→ Given data
++++++++++

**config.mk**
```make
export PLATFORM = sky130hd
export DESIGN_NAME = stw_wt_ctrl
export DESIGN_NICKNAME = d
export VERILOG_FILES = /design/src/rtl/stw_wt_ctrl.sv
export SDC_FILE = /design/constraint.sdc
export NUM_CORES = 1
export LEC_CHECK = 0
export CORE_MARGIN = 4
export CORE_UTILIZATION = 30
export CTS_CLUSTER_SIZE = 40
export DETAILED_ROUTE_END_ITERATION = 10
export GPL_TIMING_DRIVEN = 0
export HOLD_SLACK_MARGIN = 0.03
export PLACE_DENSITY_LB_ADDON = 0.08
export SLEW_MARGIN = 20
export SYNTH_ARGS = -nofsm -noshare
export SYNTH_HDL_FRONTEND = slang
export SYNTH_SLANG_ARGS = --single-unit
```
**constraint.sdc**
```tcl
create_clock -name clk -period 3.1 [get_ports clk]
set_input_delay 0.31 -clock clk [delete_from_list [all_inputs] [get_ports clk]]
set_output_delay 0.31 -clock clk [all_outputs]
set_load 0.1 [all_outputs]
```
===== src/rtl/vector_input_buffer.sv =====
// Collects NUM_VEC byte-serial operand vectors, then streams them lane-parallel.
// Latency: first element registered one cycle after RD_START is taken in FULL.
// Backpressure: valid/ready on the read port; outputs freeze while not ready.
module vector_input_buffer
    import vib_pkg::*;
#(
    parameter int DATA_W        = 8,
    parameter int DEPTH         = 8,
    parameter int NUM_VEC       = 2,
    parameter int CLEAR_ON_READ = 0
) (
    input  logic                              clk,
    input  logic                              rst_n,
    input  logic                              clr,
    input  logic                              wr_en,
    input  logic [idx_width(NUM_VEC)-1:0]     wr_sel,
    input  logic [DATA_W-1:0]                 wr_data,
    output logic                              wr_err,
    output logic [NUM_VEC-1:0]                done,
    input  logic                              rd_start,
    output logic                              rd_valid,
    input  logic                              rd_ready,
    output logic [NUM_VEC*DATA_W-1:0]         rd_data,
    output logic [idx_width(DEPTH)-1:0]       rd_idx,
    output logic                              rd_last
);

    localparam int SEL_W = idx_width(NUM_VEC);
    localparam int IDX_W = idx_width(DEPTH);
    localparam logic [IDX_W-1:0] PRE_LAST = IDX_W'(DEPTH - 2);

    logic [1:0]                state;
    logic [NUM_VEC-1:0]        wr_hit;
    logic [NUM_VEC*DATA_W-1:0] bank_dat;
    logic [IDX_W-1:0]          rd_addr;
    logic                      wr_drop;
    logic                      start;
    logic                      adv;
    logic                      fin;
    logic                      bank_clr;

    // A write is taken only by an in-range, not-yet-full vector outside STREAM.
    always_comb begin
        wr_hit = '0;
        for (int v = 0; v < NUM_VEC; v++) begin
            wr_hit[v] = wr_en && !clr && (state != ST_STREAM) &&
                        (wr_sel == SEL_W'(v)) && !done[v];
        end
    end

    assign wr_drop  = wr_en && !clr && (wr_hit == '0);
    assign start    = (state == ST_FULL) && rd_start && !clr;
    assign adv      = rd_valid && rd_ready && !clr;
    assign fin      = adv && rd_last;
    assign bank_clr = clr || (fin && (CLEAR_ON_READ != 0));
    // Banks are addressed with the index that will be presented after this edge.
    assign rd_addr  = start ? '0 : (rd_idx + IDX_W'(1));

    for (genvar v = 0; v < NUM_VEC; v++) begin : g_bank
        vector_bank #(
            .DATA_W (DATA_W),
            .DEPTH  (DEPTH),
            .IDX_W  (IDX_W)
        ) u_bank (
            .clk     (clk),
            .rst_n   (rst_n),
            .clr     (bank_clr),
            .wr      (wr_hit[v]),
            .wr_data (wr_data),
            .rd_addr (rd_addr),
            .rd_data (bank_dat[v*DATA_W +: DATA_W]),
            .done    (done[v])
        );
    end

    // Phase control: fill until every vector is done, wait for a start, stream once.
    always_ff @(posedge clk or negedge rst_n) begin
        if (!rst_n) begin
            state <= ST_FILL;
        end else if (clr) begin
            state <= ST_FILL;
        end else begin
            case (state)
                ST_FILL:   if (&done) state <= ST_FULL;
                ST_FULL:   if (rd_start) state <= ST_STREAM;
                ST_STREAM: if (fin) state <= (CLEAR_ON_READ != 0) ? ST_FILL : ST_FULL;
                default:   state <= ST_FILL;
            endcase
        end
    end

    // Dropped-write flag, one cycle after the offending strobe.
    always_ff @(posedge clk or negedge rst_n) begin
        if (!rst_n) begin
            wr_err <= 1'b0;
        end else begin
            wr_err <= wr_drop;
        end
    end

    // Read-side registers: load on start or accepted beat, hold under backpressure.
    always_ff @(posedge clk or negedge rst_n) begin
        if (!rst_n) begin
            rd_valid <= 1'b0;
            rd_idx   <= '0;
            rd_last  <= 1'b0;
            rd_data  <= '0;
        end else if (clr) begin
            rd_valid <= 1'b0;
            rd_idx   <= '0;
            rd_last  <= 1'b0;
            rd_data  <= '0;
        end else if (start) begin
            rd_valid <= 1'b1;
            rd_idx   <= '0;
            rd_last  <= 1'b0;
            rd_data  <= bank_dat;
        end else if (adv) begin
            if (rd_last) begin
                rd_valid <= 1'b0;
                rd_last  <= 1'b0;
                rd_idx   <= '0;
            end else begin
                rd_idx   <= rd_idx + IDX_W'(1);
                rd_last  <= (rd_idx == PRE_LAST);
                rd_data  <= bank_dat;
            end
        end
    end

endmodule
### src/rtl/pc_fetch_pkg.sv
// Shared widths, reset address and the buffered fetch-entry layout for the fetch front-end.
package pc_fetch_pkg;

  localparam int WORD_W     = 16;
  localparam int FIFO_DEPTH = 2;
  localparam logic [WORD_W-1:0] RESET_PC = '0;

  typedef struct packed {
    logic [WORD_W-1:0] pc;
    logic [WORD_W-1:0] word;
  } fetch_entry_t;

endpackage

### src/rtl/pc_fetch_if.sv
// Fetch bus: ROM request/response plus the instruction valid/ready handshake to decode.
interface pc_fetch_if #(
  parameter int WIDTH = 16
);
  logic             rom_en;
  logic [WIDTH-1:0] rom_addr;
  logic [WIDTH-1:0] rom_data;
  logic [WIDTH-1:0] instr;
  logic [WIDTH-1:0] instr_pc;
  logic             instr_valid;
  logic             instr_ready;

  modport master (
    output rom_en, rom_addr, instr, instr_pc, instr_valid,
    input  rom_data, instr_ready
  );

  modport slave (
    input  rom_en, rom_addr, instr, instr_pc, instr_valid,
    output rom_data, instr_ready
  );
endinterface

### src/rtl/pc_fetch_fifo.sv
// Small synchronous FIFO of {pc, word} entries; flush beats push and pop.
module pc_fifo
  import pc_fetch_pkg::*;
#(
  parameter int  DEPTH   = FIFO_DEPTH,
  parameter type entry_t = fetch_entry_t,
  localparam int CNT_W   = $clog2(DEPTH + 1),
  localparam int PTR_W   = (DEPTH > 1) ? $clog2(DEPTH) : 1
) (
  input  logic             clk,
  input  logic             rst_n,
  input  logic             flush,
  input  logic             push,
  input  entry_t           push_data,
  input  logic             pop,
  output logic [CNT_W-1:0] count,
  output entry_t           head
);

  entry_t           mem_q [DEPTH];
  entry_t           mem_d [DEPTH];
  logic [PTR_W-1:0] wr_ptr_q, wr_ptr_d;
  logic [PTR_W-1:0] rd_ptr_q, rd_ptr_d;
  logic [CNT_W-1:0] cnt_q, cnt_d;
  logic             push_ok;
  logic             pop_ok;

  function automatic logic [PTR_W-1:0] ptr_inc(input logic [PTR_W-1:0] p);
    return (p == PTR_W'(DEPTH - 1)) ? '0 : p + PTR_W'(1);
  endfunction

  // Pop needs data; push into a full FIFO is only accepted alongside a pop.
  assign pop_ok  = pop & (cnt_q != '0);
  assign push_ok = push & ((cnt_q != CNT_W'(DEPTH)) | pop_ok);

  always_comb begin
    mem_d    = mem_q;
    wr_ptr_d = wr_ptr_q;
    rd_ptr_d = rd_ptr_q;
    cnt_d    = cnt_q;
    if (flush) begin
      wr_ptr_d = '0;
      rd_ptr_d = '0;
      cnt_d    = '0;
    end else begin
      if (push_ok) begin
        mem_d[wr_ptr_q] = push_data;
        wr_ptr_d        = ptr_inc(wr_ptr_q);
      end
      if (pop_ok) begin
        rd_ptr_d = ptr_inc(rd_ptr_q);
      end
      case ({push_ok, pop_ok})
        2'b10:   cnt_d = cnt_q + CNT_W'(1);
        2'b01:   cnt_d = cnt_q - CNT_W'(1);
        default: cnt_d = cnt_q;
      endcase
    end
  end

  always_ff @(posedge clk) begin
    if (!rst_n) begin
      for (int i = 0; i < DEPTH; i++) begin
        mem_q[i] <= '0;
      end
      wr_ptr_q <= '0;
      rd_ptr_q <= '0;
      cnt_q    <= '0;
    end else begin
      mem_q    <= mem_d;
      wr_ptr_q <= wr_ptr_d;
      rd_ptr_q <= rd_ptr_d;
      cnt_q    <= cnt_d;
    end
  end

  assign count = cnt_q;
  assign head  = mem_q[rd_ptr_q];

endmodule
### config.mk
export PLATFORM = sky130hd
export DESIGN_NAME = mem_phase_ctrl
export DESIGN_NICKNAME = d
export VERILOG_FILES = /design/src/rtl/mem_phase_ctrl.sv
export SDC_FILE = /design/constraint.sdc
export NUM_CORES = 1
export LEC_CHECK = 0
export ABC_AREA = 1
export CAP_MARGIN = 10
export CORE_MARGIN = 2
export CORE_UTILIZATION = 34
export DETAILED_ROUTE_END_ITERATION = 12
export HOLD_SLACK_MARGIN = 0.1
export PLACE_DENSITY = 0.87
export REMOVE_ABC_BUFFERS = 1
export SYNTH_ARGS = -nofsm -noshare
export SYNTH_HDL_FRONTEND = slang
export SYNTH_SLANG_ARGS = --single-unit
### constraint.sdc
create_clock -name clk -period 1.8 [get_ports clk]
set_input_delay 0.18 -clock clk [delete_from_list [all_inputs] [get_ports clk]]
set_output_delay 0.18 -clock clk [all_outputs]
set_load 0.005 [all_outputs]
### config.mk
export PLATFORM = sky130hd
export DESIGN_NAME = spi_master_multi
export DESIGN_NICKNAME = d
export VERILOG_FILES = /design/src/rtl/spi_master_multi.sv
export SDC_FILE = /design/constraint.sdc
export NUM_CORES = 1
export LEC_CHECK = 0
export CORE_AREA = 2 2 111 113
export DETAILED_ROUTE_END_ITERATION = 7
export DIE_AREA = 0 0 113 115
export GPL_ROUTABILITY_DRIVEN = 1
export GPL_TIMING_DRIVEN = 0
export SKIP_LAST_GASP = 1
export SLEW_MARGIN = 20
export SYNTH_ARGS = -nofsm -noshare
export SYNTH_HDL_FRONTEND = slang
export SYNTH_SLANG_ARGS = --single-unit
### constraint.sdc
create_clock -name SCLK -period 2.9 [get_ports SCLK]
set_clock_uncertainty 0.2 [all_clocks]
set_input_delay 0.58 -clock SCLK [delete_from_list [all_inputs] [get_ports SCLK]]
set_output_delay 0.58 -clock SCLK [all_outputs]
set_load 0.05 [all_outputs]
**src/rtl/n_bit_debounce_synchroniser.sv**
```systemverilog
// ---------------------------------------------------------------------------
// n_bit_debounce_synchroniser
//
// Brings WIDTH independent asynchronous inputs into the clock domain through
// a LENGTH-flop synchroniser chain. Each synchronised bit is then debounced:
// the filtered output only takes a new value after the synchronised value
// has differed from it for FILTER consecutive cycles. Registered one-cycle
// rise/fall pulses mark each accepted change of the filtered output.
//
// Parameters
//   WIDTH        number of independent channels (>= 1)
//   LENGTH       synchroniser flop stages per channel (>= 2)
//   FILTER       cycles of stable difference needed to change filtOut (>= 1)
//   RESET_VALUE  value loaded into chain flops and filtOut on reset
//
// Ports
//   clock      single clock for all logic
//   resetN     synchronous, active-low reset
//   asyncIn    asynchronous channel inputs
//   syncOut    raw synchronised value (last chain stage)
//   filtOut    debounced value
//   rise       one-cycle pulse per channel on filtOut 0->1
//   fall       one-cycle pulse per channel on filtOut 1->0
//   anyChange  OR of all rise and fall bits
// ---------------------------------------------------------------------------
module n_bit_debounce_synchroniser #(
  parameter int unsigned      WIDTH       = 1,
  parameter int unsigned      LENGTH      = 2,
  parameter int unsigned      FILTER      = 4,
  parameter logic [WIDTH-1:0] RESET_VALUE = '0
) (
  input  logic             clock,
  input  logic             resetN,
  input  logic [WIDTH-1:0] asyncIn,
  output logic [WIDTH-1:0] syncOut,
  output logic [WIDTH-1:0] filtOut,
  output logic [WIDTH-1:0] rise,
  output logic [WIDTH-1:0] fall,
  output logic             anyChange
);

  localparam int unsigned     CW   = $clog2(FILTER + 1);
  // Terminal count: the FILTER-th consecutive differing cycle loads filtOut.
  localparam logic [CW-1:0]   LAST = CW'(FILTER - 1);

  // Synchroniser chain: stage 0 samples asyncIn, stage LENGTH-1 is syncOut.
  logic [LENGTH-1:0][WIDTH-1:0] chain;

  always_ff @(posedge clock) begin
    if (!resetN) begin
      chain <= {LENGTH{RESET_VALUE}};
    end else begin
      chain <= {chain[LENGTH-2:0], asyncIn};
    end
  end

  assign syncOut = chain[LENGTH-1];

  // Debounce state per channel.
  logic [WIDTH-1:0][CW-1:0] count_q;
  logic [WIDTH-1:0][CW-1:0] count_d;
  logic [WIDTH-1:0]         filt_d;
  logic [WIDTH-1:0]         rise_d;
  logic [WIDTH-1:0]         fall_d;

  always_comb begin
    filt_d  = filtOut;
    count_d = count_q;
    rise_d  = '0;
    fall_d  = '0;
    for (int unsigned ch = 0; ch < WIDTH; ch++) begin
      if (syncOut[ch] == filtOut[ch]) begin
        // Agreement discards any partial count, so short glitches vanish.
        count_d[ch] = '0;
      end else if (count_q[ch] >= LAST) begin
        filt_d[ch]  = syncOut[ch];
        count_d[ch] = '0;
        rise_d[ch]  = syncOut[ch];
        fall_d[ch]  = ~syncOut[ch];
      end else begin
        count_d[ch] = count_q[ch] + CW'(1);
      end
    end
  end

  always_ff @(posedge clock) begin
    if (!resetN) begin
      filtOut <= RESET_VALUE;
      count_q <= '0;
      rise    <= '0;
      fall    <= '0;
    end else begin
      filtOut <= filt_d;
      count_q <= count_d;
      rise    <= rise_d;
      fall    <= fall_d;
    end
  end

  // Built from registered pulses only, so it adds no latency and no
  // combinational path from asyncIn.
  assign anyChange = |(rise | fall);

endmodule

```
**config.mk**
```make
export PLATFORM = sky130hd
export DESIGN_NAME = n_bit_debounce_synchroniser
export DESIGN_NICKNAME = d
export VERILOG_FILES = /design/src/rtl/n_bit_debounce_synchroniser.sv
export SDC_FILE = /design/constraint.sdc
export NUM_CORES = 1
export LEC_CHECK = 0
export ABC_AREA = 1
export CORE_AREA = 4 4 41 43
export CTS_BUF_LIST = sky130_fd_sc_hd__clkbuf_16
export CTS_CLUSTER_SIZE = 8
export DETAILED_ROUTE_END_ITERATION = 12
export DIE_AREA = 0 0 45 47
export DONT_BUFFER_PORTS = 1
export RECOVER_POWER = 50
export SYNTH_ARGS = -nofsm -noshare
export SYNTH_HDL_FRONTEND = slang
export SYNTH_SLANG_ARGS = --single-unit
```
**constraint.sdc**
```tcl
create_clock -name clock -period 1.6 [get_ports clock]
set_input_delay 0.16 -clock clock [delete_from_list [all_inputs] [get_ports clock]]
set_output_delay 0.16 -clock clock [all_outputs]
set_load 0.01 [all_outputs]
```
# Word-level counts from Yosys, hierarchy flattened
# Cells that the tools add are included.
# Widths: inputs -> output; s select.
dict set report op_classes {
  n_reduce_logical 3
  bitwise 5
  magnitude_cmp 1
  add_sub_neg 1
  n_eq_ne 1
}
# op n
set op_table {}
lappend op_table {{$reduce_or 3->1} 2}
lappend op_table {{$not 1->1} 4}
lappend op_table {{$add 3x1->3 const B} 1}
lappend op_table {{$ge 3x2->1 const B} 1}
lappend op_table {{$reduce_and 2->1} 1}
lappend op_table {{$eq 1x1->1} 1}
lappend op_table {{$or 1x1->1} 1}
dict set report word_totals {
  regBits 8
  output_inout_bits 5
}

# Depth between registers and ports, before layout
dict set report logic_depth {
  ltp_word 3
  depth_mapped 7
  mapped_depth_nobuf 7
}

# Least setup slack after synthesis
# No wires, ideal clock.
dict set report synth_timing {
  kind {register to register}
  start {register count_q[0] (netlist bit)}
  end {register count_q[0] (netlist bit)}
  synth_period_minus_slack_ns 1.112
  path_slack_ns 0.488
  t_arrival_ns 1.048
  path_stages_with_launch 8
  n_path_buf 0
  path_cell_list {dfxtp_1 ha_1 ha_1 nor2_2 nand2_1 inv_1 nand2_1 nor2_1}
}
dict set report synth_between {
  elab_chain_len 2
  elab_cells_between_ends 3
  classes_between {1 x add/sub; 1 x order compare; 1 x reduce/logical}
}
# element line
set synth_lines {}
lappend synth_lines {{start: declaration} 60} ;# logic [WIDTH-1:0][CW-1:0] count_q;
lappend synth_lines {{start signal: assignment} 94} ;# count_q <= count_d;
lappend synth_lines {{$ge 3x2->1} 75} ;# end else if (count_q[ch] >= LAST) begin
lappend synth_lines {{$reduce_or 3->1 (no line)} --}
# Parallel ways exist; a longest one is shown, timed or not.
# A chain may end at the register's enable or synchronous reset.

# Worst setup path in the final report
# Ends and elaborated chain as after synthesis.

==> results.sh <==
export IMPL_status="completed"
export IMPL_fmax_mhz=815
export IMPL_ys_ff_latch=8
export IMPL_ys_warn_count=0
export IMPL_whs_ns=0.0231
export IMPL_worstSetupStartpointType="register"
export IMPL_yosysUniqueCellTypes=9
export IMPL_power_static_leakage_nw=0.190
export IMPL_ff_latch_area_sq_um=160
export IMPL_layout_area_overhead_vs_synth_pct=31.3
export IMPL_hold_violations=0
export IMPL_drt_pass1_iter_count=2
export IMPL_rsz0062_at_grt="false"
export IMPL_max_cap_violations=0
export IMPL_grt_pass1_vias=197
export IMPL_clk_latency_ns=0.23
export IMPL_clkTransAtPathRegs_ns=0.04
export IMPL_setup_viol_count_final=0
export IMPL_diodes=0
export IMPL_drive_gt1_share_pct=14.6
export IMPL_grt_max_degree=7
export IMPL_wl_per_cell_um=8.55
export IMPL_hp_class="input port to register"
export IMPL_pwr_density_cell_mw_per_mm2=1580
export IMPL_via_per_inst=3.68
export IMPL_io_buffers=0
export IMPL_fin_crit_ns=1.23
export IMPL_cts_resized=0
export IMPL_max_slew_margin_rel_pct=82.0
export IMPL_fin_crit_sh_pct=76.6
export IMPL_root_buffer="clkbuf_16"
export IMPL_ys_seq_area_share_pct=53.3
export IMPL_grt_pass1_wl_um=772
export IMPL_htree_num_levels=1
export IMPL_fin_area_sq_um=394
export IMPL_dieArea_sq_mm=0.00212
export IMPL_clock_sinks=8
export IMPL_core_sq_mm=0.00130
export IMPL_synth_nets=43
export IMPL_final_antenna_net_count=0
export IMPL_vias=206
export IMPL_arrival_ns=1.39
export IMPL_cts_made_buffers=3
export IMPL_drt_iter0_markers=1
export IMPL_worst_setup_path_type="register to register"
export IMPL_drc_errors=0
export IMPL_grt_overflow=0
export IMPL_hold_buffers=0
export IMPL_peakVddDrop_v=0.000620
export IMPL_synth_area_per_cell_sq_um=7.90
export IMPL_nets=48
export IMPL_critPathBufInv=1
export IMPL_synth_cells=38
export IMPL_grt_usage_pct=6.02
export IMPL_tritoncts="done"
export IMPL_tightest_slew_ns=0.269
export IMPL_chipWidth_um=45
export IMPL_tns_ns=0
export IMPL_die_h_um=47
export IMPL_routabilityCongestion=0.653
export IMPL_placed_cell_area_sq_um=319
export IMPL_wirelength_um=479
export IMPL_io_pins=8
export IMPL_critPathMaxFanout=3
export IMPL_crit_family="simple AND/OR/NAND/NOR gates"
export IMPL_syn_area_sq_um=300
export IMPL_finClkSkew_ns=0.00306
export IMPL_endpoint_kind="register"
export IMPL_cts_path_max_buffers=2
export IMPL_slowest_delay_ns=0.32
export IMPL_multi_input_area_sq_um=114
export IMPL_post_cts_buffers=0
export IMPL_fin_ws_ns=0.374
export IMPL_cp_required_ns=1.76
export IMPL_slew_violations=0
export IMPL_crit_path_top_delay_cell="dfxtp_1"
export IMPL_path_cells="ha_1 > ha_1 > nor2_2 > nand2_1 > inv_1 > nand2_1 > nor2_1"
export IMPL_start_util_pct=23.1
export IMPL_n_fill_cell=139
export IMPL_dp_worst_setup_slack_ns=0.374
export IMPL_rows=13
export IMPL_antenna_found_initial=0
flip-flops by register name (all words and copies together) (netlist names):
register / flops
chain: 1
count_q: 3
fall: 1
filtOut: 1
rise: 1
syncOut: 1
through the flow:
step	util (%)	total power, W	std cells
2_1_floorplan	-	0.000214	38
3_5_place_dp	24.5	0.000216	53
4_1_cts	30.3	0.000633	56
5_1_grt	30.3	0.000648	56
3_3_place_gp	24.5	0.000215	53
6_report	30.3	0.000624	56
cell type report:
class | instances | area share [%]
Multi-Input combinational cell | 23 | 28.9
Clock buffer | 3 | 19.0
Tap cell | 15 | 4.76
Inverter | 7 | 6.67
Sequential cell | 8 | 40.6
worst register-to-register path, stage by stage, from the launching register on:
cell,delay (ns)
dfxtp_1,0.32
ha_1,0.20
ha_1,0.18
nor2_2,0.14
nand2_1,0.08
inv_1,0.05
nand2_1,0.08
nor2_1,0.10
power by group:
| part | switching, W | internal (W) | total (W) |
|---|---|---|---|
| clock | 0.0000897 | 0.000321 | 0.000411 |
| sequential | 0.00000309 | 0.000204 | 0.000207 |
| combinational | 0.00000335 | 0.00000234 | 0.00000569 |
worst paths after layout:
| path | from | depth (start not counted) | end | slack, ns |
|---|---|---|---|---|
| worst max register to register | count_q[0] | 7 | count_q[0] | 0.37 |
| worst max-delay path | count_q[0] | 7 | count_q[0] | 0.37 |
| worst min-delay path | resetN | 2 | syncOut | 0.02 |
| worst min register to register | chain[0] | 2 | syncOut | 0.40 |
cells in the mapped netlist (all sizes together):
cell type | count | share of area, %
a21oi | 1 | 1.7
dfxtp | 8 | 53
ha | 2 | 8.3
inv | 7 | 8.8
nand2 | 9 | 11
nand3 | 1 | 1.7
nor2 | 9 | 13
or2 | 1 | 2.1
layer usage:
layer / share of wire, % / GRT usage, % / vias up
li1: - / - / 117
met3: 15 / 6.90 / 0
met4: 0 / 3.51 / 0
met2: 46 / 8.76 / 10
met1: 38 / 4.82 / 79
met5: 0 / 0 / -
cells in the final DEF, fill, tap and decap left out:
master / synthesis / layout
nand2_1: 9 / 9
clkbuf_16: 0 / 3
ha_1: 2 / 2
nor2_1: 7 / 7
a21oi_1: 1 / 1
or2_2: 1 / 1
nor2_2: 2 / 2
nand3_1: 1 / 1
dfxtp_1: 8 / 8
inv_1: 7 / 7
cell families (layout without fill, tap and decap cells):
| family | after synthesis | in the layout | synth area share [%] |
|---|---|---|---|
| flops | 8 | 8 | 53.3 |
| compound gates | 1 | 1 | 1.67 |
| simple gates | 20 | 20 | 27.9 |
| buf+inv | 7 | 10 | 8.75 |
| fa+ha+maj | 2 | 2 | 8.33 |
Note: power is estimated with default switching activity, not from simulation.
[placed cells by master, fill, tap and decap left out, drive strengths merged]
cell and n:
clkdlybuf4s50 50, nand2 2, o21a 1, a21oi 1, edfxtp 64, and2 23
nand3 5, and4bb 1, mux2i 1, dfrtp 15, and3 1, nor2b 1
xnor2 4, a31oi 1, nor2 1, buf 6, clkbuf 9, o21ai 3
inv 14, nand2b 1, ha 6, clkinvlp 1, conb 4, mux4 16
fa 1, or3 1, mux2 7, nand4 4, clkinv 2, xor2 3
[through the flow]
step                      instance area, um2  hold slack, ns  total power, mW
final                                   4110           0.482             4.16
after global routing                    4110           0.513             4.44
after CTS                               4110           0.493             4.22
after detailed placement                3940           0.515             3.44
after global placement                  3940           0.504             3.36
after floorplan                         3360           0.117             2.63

++++++++++

→ Task to complete
Go through the entries above and copy each line with "write" in it.

→ The answer
    // A write is taken only by an in-range, not-yet-full vector outside STREAM.
    // Dropped-write flag, one cycle after the offending strobe.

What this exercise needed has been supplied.